近頃の欧州車、中でもBMWのボディサイドを貫くキャラクターラインがどんどんシャープになっている事にお気付きでしょうか?
自身の記憶ではBMWに変化が現れ出したのは2000年デビューのアルファロメオ147がボディサイドにアイスクリームをスプーンですくったような特徴的な凹レリーフを採用後、1シリーズなどでそれと似たレリーフを取り入れて以降だと認識しています。
BMWはそれまでも「三種の神器」として特徴的なキャラクターラインをボディサイドに設けていましたが、現在ほどクッキリとしたものではありませんでした。2005年にデビューした現行3シリーズから本格的に彫りの深いレリーフ導入を開始、現在では画像の如く、5シリーズ、7シリーズ、そして先頃デビューした2代目1シリーズへと既に全面展開されています。

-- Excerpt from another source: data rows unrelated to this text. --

### src/hw/rtl/aba_pkg.sv
// aba_pkg: shared types, status codes, register indexes and helpers
// for the aligned bump allocator. No dependencies.
`timescale 1ns / 1ps
`default_nettype none

package aba_pkg;

    // overflow bound of the bump offset, 2^OFFSET_BITS - 1 (range 8..64)
    localparam int unsigned OFFSET_BITS = 32;
    localparam logic [64:0] OFFSET_LIMIT = (65'd1 << OFFSET_BITS) - 65'd1;

    // configuration register indexes
    localparam int unsigned CFG_IDX_W = 2;
    localparam logic [CFG_IDX_W-1:0] CFG_BASE_ADDRESS = 2'd0;
    localparam logic [CFG_IDX_W-1:0] CFG_CAPACITY     = 2'd1;
    localparam logic [CFG_IDX_W-1:0] CFG_DISABLED     = 2'd2;

    // result status codes
    typedef enum logic [2:0] {
        ST_OK        = 3'd0,
        ST_ZERO_SIZE = 3'd1,
        ST_BAD_ALIGN = 3'd2,
        ST_DISABLED  = 3'd3,
        ST_OVERFLOW  = 3'd4,
        ST_NO_SPACE  = 3'd5
    } status_t;

    // region configuration as seen by the allocation core
    typedef struct packed {
        logic [31:0] base_address;
        logic [31:0] capacity;
        logic        disabled;
    } cfg_t;

    // one request beat
    typedef struct packed {
        logic [31:0] req_bytes;
        logic [31:0] align_bytes;
    } req_t;

    // one result beat
    typedef struct packed {
        status_t     status;
        logic [31:0] start_offset;
        logic [31:0] pad_bytes;
        logic [31:0] used_bytes;
        logic [31:0] peak_bytes;
        logic [31:0] grant_count;
        logic [31:0] refuse_count;
        logic [31:0] granted_total;
        logic [31:0] padding_total;
    } result_t;

    // 32-bit add that sticks at all ones
    function automatic logic [31:0] sat_add32(input logic [31:0] a, input logic [31:0] b);
        logic [32:0] s;
        s = {1'b0, a} + {1'b0, b};
        return s[32] ? 32'hFFFF_FFFF : s[31:0];
    endfunction

endpackage

`default_nettype wire

### src/hw/rtl/aba_cfg_regs.sv
// aba_cfg_regs: configuration register file of the aligned bump allocator
// Depends on aba_pkg for register indexes and the cfg_t type.
`timescale 1ns / 1ps
`default_nettype none

module aba_cfg_regs import aba_pkg::*; (
    input  wire logic                 aclk,
    input  wire logic                 aresetn,
    input  wire logic                 cfg_valid,
    output logic                      cfg_ready,
    input  wire logic [CFG_IDX_W-1:0] cfg_index,
    input  wire logic [31:0]          cfg_data,
    output cfg_t                      cfg
);

    cfg_t cfg_reg;

    // writes are always taken; unknown indexes are dropped
    assign cfg_ready = 1'b1;
    assign cfg       = cfg_reg;

    // register write beat
    always_ff @(posedge aclk) begin
        if (!aresetn) begin
            cfg_reg <= '0;
        end else if (cfg_valid) begin
            case (cfg_index)
                CFG_BASE_ADDRESS: cfg_reg.base_address <= cfg_data;
                CFG_CAPACITY:     cfg_reg.capacity     <= cfg_data;
                CFG_DISABLED:     cfg_reg.disabled     <= cfg_data[0];
                default: ;
            endcase
        end
    end

endmodule

`default_nettype wire

### src/hw/rtl/aba_alloc_core.sv
// aba_alloc_core: allocation decision and running state (offset, peak, counters)
// Depends on aba_pkg for cfg_t, req_t, result_t, status codes and sat_add32.
`timescale 1ns / 1ps
`default_nettype none

module aba_alloc_core import aba_pkg::*; (
    input  wire logic aclk,
    input  wire logic aresetn,
    input  wire cfg_t cfg,
    input  wire req_t req,
    input  wire logic fire,
    output result_t   result
);

    logic [31:0] bump_reg,    bump_next;
    logic [31:0] peak_reg,    peak_next;
    logic [31:0] grants_reg,  grants_next;
    logic [31:0] refuse_reg,  refuse_next;
    logic [31:0] gsum_reg,    gsum_next;
    logic [31:0] psum_reg,    psum_next;

    logic [31:0] align_m1;
    logic        align_ok;
    logic [32:0] bump_end;
    logic        overflow;
    logic [32:0] abs_addr;
    logic [33:0] rounded;
    logic [33:0] aligned;
    logic [33:0] cand;
    logic [34:0] fit_end;
    logic        no_space;
    logic [31:0] pad;
    status_t     status;
    logic        grant;
    logic        refuse;

    // legality checks
    assign align_m1 = req.align_bytes - 32'd1;
    assign align_ok = (req.align_bytes != 32'd0) && ((req.align_bytes & align_m1) == 32'd0);
    assign bump_end = {1'b0, bump_reg} + {1'b0, req.req_bytes};
    assign overflow = {32'd0, bump_end} > OFFSET_LIMIT;

    // round the absolute address up, then back to an offset and test the fit
    assign abs_addr = {1'b0, cfg.base_address} + {1'b0, bump_reg};
    assign rounded  = {1'b0, abs_addr} + {2'b00, align_m1};
    assign aligned  = rounded & ~{2'b00, align_m1};
    assign cand     = aligned - {2'b00, cfg.base_address};
    assign fit_end  = {1'b0, cand} + {3'b000, req.req_bytes};
    assign no_space = fit_end > {3'b000, cfg.capacity};
    assign pad      = cand[31:0] - bump_reg;

    // first failing check decides the status
    always_comb begin
        if (req.req_bytes == 32'd0) begin
            status = ST_ZERO_SIZE;
        end else if (!align_ok) begin
            status = ST_BAD_ALIGN;
        end else if (cfg.disabled) begin
            status = ST_DISABLED;
        end else if (overflow) begin
            status = ST_OVERFLOW;
        end else if (no_space) begin
            status = ST_NO_SPACE;
        end else begin
            status = ST_OK;
        end
    end

    assign grant  = (status == ST_OK);
    assign refuse = (status == ST_OVERFLOW) || (status == ST_NO_SPACE);

    // next state after this request
    always_comb begin
        bump_next   = bump_reg;
        peak_next   = peak_reg;
        grants_next = grants_reg;
        refuse_next = refuse_reg;
        gsum_next   = gsum_reg;
        psum_next   = psum_reg;
        if (grant) begin
            bump_next   = fit_end[31:0];
            peak_next   = (fit_end[31:0] > peak_reg) ? fit_end[31:0] : peak_reg;
            grants_next = sat_add32(grants_reg, 32'd1);
            gsum_next   = sat_add32(gsum_reg, req.req_bytes);
            psum_next   = sat_add32(psum_reg, pad);
        end
        if (refuse) begin
            refuse_next = sat_add32(refuse_reg, 32'd1);
        end
    end

    // result seen with the state after this request
    always_comb begin
        result.status        = status;
        result.start_offset  = grant ? cand[31:0] : 32'd0;
        result.pad_bytes     = grant ? pad : 32'd0;
        result.used_bytes    = bump_next;
        result.peak_bytes    = peak_next;
        result.grant_count   = grants_next;
        result.refuse_count  = refuse_next;
        result.granted_total = gsum_next;
        result.padding_total = psum_next;
    end

    // running state, updated once per processed request
    always_ff @(posedge aclk) begin
        if (!aresetn) begin
            bump_reg   <= '0;
            peak_reg   <= '0;
            grants_reg <= '0;
            refuse_reg <= '0;
            gsum_reg   <= '0;
            psum_reg   <= '0;
        end else if (fire) begin
            bump_reg   <= bump_next;
            peak_reg   <= peak_next;
            grants_reg <= grants_next;
            refuse_reg <= refuse_next;
            gsum_reg   <= gsum_next;
            psum_reg   <= psum_next;
        end
    end

endmodule

`default_nettype wire

### src/hw/rtl/aligned_bump_allocator.sv
// aligned_bump_allocator: top level, request register, core and result register
// Depends on aba_pkg, aba_cfg_regs and aba_alloc_core.
`timescale 1ns / 1ps
`default_nettype none

// Bump-pointer allocator over one region (base address, capacity, disable
// flag set through the cfg write port; the user must write it only while no
// request is in flight, which the block itself does not enforce). Each
// request beat carries a size and a power-of-two alignment and yields
// exactly one result beat: a status, the granted aligned start offset and
// padding, and the running offset, peak and saturating counters. Requests are
// taken one per clock unless the request side is stalled; a result passes the
// request register, then the result register, and the rate rests on the
// combinational round-up and fit check on the running bump offset.
// Back-pressure on the result side stalls the request side only when both registers are full.
module aligned_bump_allocator import aba_pkg::*; (
    input  wire logic                 aclk,
    input  wire logic                 aresetn,
    // configuration write channel
    input  wire logic                 cfg_valid,
    output logic                      cfg_ready,
    input  wire logic [CFG_IDX_W-1:0] cfg_index,
    input  wire logic [31:0]          cfg_data,
    // request stream
    input  wire logic                 s_axis_tvalid,
    output logic                      s_axis_tready,
    input  wire logic [63:0]          s_axis_tdata,   // req_bytes, align_bytes
    // result stream
    output logic                      m_axis_tvalid,
    input  wire logic                 m_axis_tready,
    output logic [263:0]              m_axis_tdata    // status, start_offset, pad_bytes,
                                                      // used_bytes, peak_bytes, grant_count,
                                                      // refuse_count, granted_total,
                                                      // padding_total, zero fill
);

    cfg_t    cfg;
    req_t    req_reg;
    logic    req_valid_reg;
    result_t core_result;
    result_t res_reg;
    logic    res_valid_reg;
    logic    advance;

    aba_cfg_regs u_cfg (
        .aclk      (aclk),
        .aresetn   (aresetn),
        .cfg_valid (cfg_valid),
        .cfg_ready (cfg_ready),
        .cfg_index (cfg_index),
        .cfg_data  (cfg_data),
        .cfg       (cfg)
    );

    // move the held request into the result register when it has room
    assign advance       = req_valid_reg && (!res_valid_reg || m_axis_tready);
    assign s_axis_tready = !req_valid_reg || advance;

    // request register
    always_ff @(posedge aclk) begin
        if (!aresetn) begin
            req_valid_reg <= 1'b0;
        end else if (s_axis_tready) begin
            req_valid_reg <= s_axis_tvalid;
        end
    end

    always_ff @(posedge aclk) begin
        if (s_axis_tvalid && s_axis_tready) begin
            req_reg.req_bytes   <= s_axis_tdata[31:0];
            req_reg.align_bytes <= s_axis_tdata[63:32];
        end
    end

    aba_alloc_core u_core (
        .aclk    (aclk),
        .aresetn (aresetn),
        .cfg     (cfg),
        .req     (req_reg),
        .fire    (advance),
        .result  (core_result)
    );

    // result register
    always_ff @(posedge aclk) begin
        if (!aresetn) begin
            res_valid_reg <= 1'b0;
        end else if (advance) begin
            res_valid_reg <= 1'b1;
        end else if (m_axis_tready) begin
            res_valid_reg <= 1'b0;
        end
    end

    always_ff @(posedge aclk) begin
        if (advance) begin
            res_reg <= core_result;
        end
    end

    // pack result beat, first field lowest
    assign m_axis_tvalid = res_valid_reg;
    assign m_axis_tdata  = {5'd0,
                            res_reg.padding_total,
                            res_reg.granted_total,
                            res_reg.refuse_count,
                            res_reg.grant_count,
                            res_reg.peak_bytes,
                            res_reg.used_bytes,
                            res_reg.pad_bytes,
                            res_reg.start_offset,
                            res_reg.status};

endmodule

`default_nettype wire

ところで、この強く摘み出したような深いレリーフ、実は製造部門泣かせなのです。その理由はプレス時の割れや面歪みの原因となり、歩留まり(良品率)が落ちるからです。
何せ大手カーメーカーの生産技術屋は量産性重視で、4工程以上の手間のかかるプレス作業を良しとしません。デザインや設計部門がゴリ押しすると、製造部門との間に衝突が起きるのが常。プレス成型性のコンピュータ解析が進んだ現在でもそれは余り変わらないようです。

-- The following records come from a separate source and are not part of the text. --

**src/design/sao_pkg.sv**
```systemverilog
// ----------------------------------------------------------------------------
// sao_pkg - shared types and constants of the SAO pixel offset filter
// Field widths, register indexes, mode codes and the configuration bundle
// that the top level hands to the per-pixel datapath.
// ----------------------------------------------------------------------------
`default_nettype none

package sao_pkg;

    localparam int PIX_W       = 10;  // pixel port width
    localparam int MODE_W      = 3;   // sao_mode register width
    localparam int DEPTH_W     = 4;   // sample_depth register width
    localparam int OFS_W       = 8;   // one signed offset entry
    localparam int NUM_OFS     = 5;   // entries in offset_table
    localparam int OFS_TABLE_W = OFS_W * NUM_OFS;
    localparam int BAND_ID_W   = 5;   // one band id
    localparam int NUM_BANDS   = 4;   // entries in band_table
    localparam int BAND_TABLE_W = BAND_ID_W * NUM_BANDS;
    localparam int SIDE_W      = 4;   // side_available width
    localparam int CFG_IDX_W   = 3;
    localparam int CFG_DATA_W  = OFS_TABLE_W;

    // Configuration register indexes
    typedef enum logic [CFG_IDX_W-1:0] {
        REG_SAO_MODE       = 3'd0,
        REG_SAMPLE_DEPTH   = 3'd1,
        REG_OFFSET_TABLE   = 3'd2,
        REG_BAND_TABLE     = 3'd3,
        REG_SIDE_AVAILABLE = 3'd4
    } sao_reg_idx_t;

    // Filter modes
    typedef enum logic [MODE_W-1:0] {
        MODE_EDGE_HOR  = 3'd0,
        MODE_EDGE_VER  = 3'd1,
        MODE_EDGE_135  = 3'd2,
        MODE_EDGE_45   = 3'd3,
        MODE_BAND      = 3'd4
    } sao_mode_t;

    // Side availability bit positions
    localparam int SIDE_LEFT  = 0;
    localparam int SIDE_RIGHT = 1;
    localparam int SIDE_UP    = 2;
    localparam int SIDE_DOWN  = 3;

    // Register values after reset
    localparam logic [MODE_W-1:0]       RST_SAO_MODE       = 3'd0;
    localparam logic [DEPTH_W-1:0]      RST_SAMPLE_DEPTH   = 4'd8;
    localparam logic [OFS_TABLE_W-1:0]  RST_OFFSET_TABLE   = '0;
    localparam logic [BAND_TABLE_W-1:0] RST_BAND_TABLE     = '0;
    localparam logic [SIDE_W-1:0]       RST_SIDE_AVAILABLE = 4'hF;

    // Configuration bundle
    typedef struct packed {
        logic [MODE_W-1:0]       sao_mode;
        logic [DEPTH_W-1:0]      sample_depth;
        logic [OFS_TABLE_W-1:0]  offset_table;
        logic [BAND_TABLE_W-1:0] band_table;
        logic [SIDE_W-1:0]       side_available;
    } sao_cfg_t;

    // One registered input pixel with its position flags
    typedef struct packed {
        logic [PIX_W-1:0] center_pixel;
        logic [PIX_W-1:0] first_neighbor;
        logic [PIX_W-1:0] second_neighbor;
        logic             at_left_col;
        logic             at_right_col;
        logic             at_top_row;
        logic             at_bottom_row;
    } sao_pix_t;

endpackage

`default_nettype wire

```
**src/design/sao_pixel_offset_filter_core.sv**
```systemverilog
// ----------------------------------------------------------------------------
// sao_pixel_offset_filter_core - sample adaptive offset filter, one pixel/clk
// Edge and band offset of a pixel stream with clipping to the sample depth.
// ----------------------------------------------------------------------------
// Usage: pulse start with a pixel, its two neighbours along the mode's
// direction and the four block-position flags. busy never rises, so a new
// word is taken on every clock. Each word returns exactly one filtered pixel
// on filtered_pixel with done high for a single cycle. done rises at the
// edge after the one that took the word: the input register loads at the
// edge that takes the word and the result register at the next. The result is
// accepted at the edge that ends the done cycle. Results come out in order
// and the receiver cannot stall them, so capture on done. Sustained
// rate is one pixel per clock; the classify/offset/clip path between the two
// registers sets the clock. Configuration registers are written through
// cfg_valid/cfg_ready (always ready) at cfg_index; write them only while no
// pixel is in flight.
`default_nettype none

module sao_pixel_offset_filter_core #(
    parameter int MAX_SAMPLE_BITS = 10,
    parameter int BAND_SHIFT_BITS = 5
) (
    input  logic                            clk,
    input  logic                            rst_n,
    // configuration write channel
    input  logic                            cfg_valid,
    output logic                            cfg_ready,
    input  logic [sao_pkg::CFG_IDX_W-1:0]   cfg_index,
    input  logic [sao_pkg::CFG_DATA_W-1:0]  cfg_data,
    // pixel command
    input  logic                            start,
    output logic                            busy,
    input  logic [sao_pkg::PIX_W-1:0]       center_pixel,
    input  logic [sao_pkg::PIX_W-1:0]       first_neighbor,
    input  logic [sao_pkg::PIX_W-1:0]       second_neighbor,
    input  logic                            at_left_col,
    input  logic                            at_right_col,
    input  logic                            at_top_row,
    input  logic                            at_bottom_row,
    // result
    output logic                            done,
    output logic [sao_pkg::PIX_W-1:0]       filtered_pixel
);
    import sao_pkg::*;

    sao_cfg_t         cfg_reg;
    sao_cfg_t         cfg_next;
    logic             in_valid_reg;
    sao_pix_t         pix_reg;
    logic             done_reg;
    logic [PIX_W-1:0] result_reg;
    logic [PIX_W-1:0] result_next;
    logic             accept;

    // The pipeline never backs up, so both channels are always open
    assign busy      = 1'b0;
    assign cfg_ready = 1'b1;
    assign accept    = start && !busy;

    // Register write decode; unknown indexes are dropped
    always_comb
    begin
        cfg_next = cfg_reg;
        if (cfg_valid && cfg_ready)
        begin
            case (sao_reg_idx_t'(cfg_index))
                REG_SAO_MODE:       cfg_next.sao_mode       = cfg_data[MODE_W-1:0];
                REG_SAMPLE_DEPTH:   cfg_next.sample_depth   = cfg_data[DEPTH_W-1:0];
                REG_OFFSET_TABLE:   cfg_next.offset_table   = cfg_data[OFS_TABLE_W-1:0];
                REG_BAND_TABLE:     cfg_next.band_table     = cfg_data[BAND_TABLE_W-1:0];
                REG_SIDE_AVAILABLE: cfg_next.side_available = cfg_data[SIDE_W-1:0];
                default:            cfg_next = cfg_reg;
            endcase
        end
    end

    always_ff @(posedge clk or negedge rst_n)
    begin
        if (!rst_n)
        begin
            cfg_reg.sao_mode       <= RST_SAO_MODE;
            cfg_reg.sample_depth   <= RST_SAMPLE_DEPTH;
            cfg_reg.offset_table   <= RST_OFFSET_TABLE;
            cfg_reg.band_table     <= RST_BAND_TABLE;
            cfg_reg.side_available <= RST_SIDE_AVAILABLE;
        end
        else
        begin
            cfg_reg <= cfg_next;
        end
    end

    // Stage 1: capture the incoming word
    always_ff @(posedge clk or negedge rst_n)
    begin
        if (!rst_n)
            in_valid_reg <= 1'b0;
        else
            in_valid_reg <= accept;
    end

    always_ff @(posedge clk)
    begin
        if (accept)
        begin
            pix_reg.center_pixel    <= center_pixel;
            pix_reg.first_neighbor  <= first_neighbor;
            pix_reg.second_neighbor <= second_neighbor;
            pix_reg.at_left_col     <= at_left_col;
            pix_reg.at_right_col    <= at_right_col;
            pix_reg.at_top_row      <= at_top_row;
            pix_reg.at_bottom_row   <= at_bottom_row;
        end
    end

    // Classify, offset and clip
    sao_pix_calc #(
        .MAX_SAMPLE_BITS (MAX_SAMPLE_BITS),
        .BAND_SHIFT_BITS (BAND_SHIFT_BITS)
    ) u_calc (
        .cfg            (cfg_reg),
        .pix            (pix_reg),
        .filtered_pixel (result_next)
    );

    // Stage 2: hold the result for its single strobe cycle
    always_ff @(posedge clk or negedge rst_n)
    begin
        if (!rst_n)
            done_reg <= 1'b0;
        else
            done_reg <= in_valid_reg;
    end

    always_ff @(posedge clk)
    begin
        if (in_valid_reg)
            result_reg <= result_next;
    end

    assign done           = done_reg;
    assign filtered_pixel = result_reg;

endmodule

`default_nettype wire

```
**src/design/sao_pix_calc.sv**
```systemverilog
// ----------------------------------------------------------------------------
// sao_pix_calc - per-pixel offset datapath
// Classifies one pixel (edge or band), picks its offset, adds and clips.
// Purely combinational; sits between the input and result registers.
// ----------------------------------------------------------------------------
`default_nettype none

module sao_pix_calc #(
    parameter int MAX_SAMPLE_BITS = 10,
    parameter int BAND_SHIFT_BITS = 5
) (
    input  sao_pkg::sao_cfg_t                cfg,
    input  sao_pkg::sao_pix_t                pix,
    output logic [sao_pkg::PIX_W-1:0]        filtered_pixel
);
    import sao_pkg::*;

    localparam int SUM_W = ((MAX_SAMPLE_BITS > PIX_W) ? MAX_SAMPLE_BITS : PIX_W) + 2;
    localparam logic [DEPTH_W-1:0] MAX_D  = DEPTH_W'(MAX_SAMPLE_BITS);
    localparam logic [DEPTH_W-1:0] BAND_D = DEPTH_W'(BAND_SHIFT_BITS);
    localparam int OFS_IDX_W = $clog2(NUM_OFS);

    logic [DEPTH_W-1:0]         depth_sat;
    logic [MAX_SAMPLE_BITS-1:0] max_val;
    logic                       skip_h;
    logic                       skip_v;
    logic                       gt1, lt1, gt2, lt2;
    logic [OFS_IDX_W-1:0]       edge_idx;
    logic [PIX_W-1:0]           band_val;
    logic                       band_hit;
    logic [OFS_IDX_W-1:0]       band_idx;
    logic                       apply;
    logic [OFS_IDX_W-1:0]       ofs_idx;
    logic signed [OFS_W-1:0]    ofs_val;
    logic signed [SUM_W-1:0]    sum;
    logic signed [SUM_W-1:0]    max_ext;
    logic [SUM_W-1:0]           clipped;

    // Saturate the depth so the band shift never goes negative
    always_comb
    begin
        if (cfg.sample_depth > MAX_D)
            depth_sat = MAX_D;
        else if (cfg.sample_depth < BAND_D)
            depth_sat = BAND_D;
        else
            depth_sat = cfg.sample_depth;
    end

    assign max_val = {MAX_SAMPLE_BITS{1'b1}} >> (MAX_D - depth_sat);

    assign skip_h = (pix.at_left_col  && !cfg.side_available[SIDE_LEFT]) ||
                    (pix.at_right_col && !cfg.side_available[SIDE_RIGHT]);
    assign skip_v = (pix.at_top_row    && !cfg.side_available[SIDE_UP]) ||
                    (pix.at_bottom_row && !cfg.side_available[SIDE_DOWN]);

    // Edge class + 2 lands in 0..4
    assign gt1 = pix.center_pixel > pix.first_neighbor;
    assign lt1 = pix.center_pixel < pix.first_neighbor;
    assign gt2 = pix.center_pixel > pix.second_neighbor;
    assign lt2 = pix.center_pixel < pix.second_neighbor;
    assign edge_idx = OFS_IDX_W'(2) + OFS_IDX_W'(gt1) + OFS_IDX_W'(gt2)
                      - OFS_IDX_W'(lt1) - OFS_IDX_W'(lt2);

    // Band lookup: first matching id wins
    assign band_val = pix.center_pixel >> (depth_sat - BAND_D);

    always_comb
    begin
        band_hit = 1'b0;
        band_idx = '0;
        for (int i = NUM_BANDS - 1; i >= 0; i--)
        begin
            if (band_val == PIX_W'(cfg.band_table[i*BAND_ID_W +: BAND_ID_W]))
            begin
                band_hit = 1'b1;
                band_idx = OFS_IDX_W'(i);
            end
        end
    end

    always_comb
    begin
        case (cfg.sao_mode)
            MODE_EDGE_HOR:
            begin
                apply   = !skip_h;
                ofs_idx = edge_idx;
            end
            MODE_EDGE_VER:
            begin
                apply   = !skip_v;
                ofs_idx = edge_idx;
            end
            MODE_EDGE_135, MODE_EDGE_45:
            begin
                apply   = !(skip_h || skip_v);
                ofs_idx = edge_idx;
            end
            MODE_BAND:
            begin
                apply   = band_hit;
                ofs_idx = band_idx;
            end
            default:
            begin
                apply   = 1'b0;
                ofs_idx = '0;
            end
        endcase
    end

    assign ofs_val = $signed(cfg.offset_table[ofs_idx*OFS_W +: OFS_W]);
    assign sum     = $signed({{(SUM_W-PIX_W){1'b0}}, pix.center_pixel})
                     + SUM_W'(ofs_val);
    assign max_ext = $signed({{(SUM_W-MAX_SAMPLE_BITS){1'b0}}, max_val});

    always_comb
    begin
        if (sum < 0)
            clipped = '0;
        else if (sum > max_ext)
            clipped = max_ext;
        else
            clipped = sum;
    end

    assign filtered_pixel = apply ? clipped[PIX_W-1:0] : pix.center_pixel;

endmodule

`default_nettype wire
```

特に近年のサイドメンバーパネルは画像のように非常に大きな一枚物となっており、細部の絞り成型とエッジの効いた美しいプレスラインを両立させようとすると、その分、余計な工程や手間が増えるのです。
BMWが何工程かけているのかは定かでは有りませんが、クラウンですら採用していないぐらいですから、恐らくそれなりの手間をかけているものと思われます。またそれをBMWシリーズのアイデンティティにしているのでしょう。

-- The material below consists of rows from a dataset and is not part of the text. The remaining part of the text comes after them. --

`config.mk`:
```
export PLATFORM = sky130hd
export DESIGN_NAME = netbios_name_response_parser_flat
export DESIGN_NICKNAME = d
export VERILOG_FILES = /design/src/rtl/nbns_pkg.sv /design/src/rtl/nbns_if.sv /design/src/rtl/nbns_parse.sv /design/src/rtl/nbns_rqueue.sv /design/src/rtl/netbios_name_response_parser.sv /design/src/flat_wrapper.sv
export VERILOG_INCLUDE_DIRS = /design/src /design/src/rtl
export SDC_FILE = /design/constraint.sdc
export NUM_CORES = 1
export LEC_CHECK = 0
export ABC_AREA = 0
export BUFFER_PORTS_ARGS = -buffer_cell sky130_fd_sc_hd__buf_2
export CAP_MARGIN = 20
export CELL_PAD_IN_SITES_DETAIL_PLACEMENT = 0
export CELL_PAD_IN_SITES_GLOBAL_PLACEMENT = 1
export CORE_UTILIZATION = 40
export CTS_CLUSTER_DIAMETER = 150
export DETAILED_ROUTE_END_ITERATION = 12
export PLACE_DENSITY = 0.73
export SLEW_MARGIN = 0
export SYNTH_ARGS = -nofsm -noshare
export SYNTH_HDL_FRONTEND = slang
export SYNTH_SLANG_ARGS = --single-unit
```
`constraint.sdc`:
```
create_clock -name i_clk -period 7.3 [get_ports i_clk]
set_input_delay 1.46 -clock i_clk [delete_from_list [all_inputs] [get_ports i_clk]]
set_output_delay 1.46 -clock i_clk [all_outputs]
set_load 0.005 [all_outputs]
```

確かにフェンダーアーチ部以外に明快なキャラクターラインが無いクラウンを見ると、少々締まりが無い気も・・・ ベントレーなどはアルミ製ボディパネルに深絞りのレリーフを入れる為に特殊な加熱・加圧式の「スーパーフォーミング成型」を採り入れているようです。
ユーザーサイドから見れば普通のレリーフとビシッ!とエッジの効いたキャラクターラインとでは見た目にも質感の差が歴然としています。日本車は韓国車からも追い上げられる現在、技術力にモノを言わせる為にも、このような所への手間を惜しむべきではない時代が来ているのかもしれません。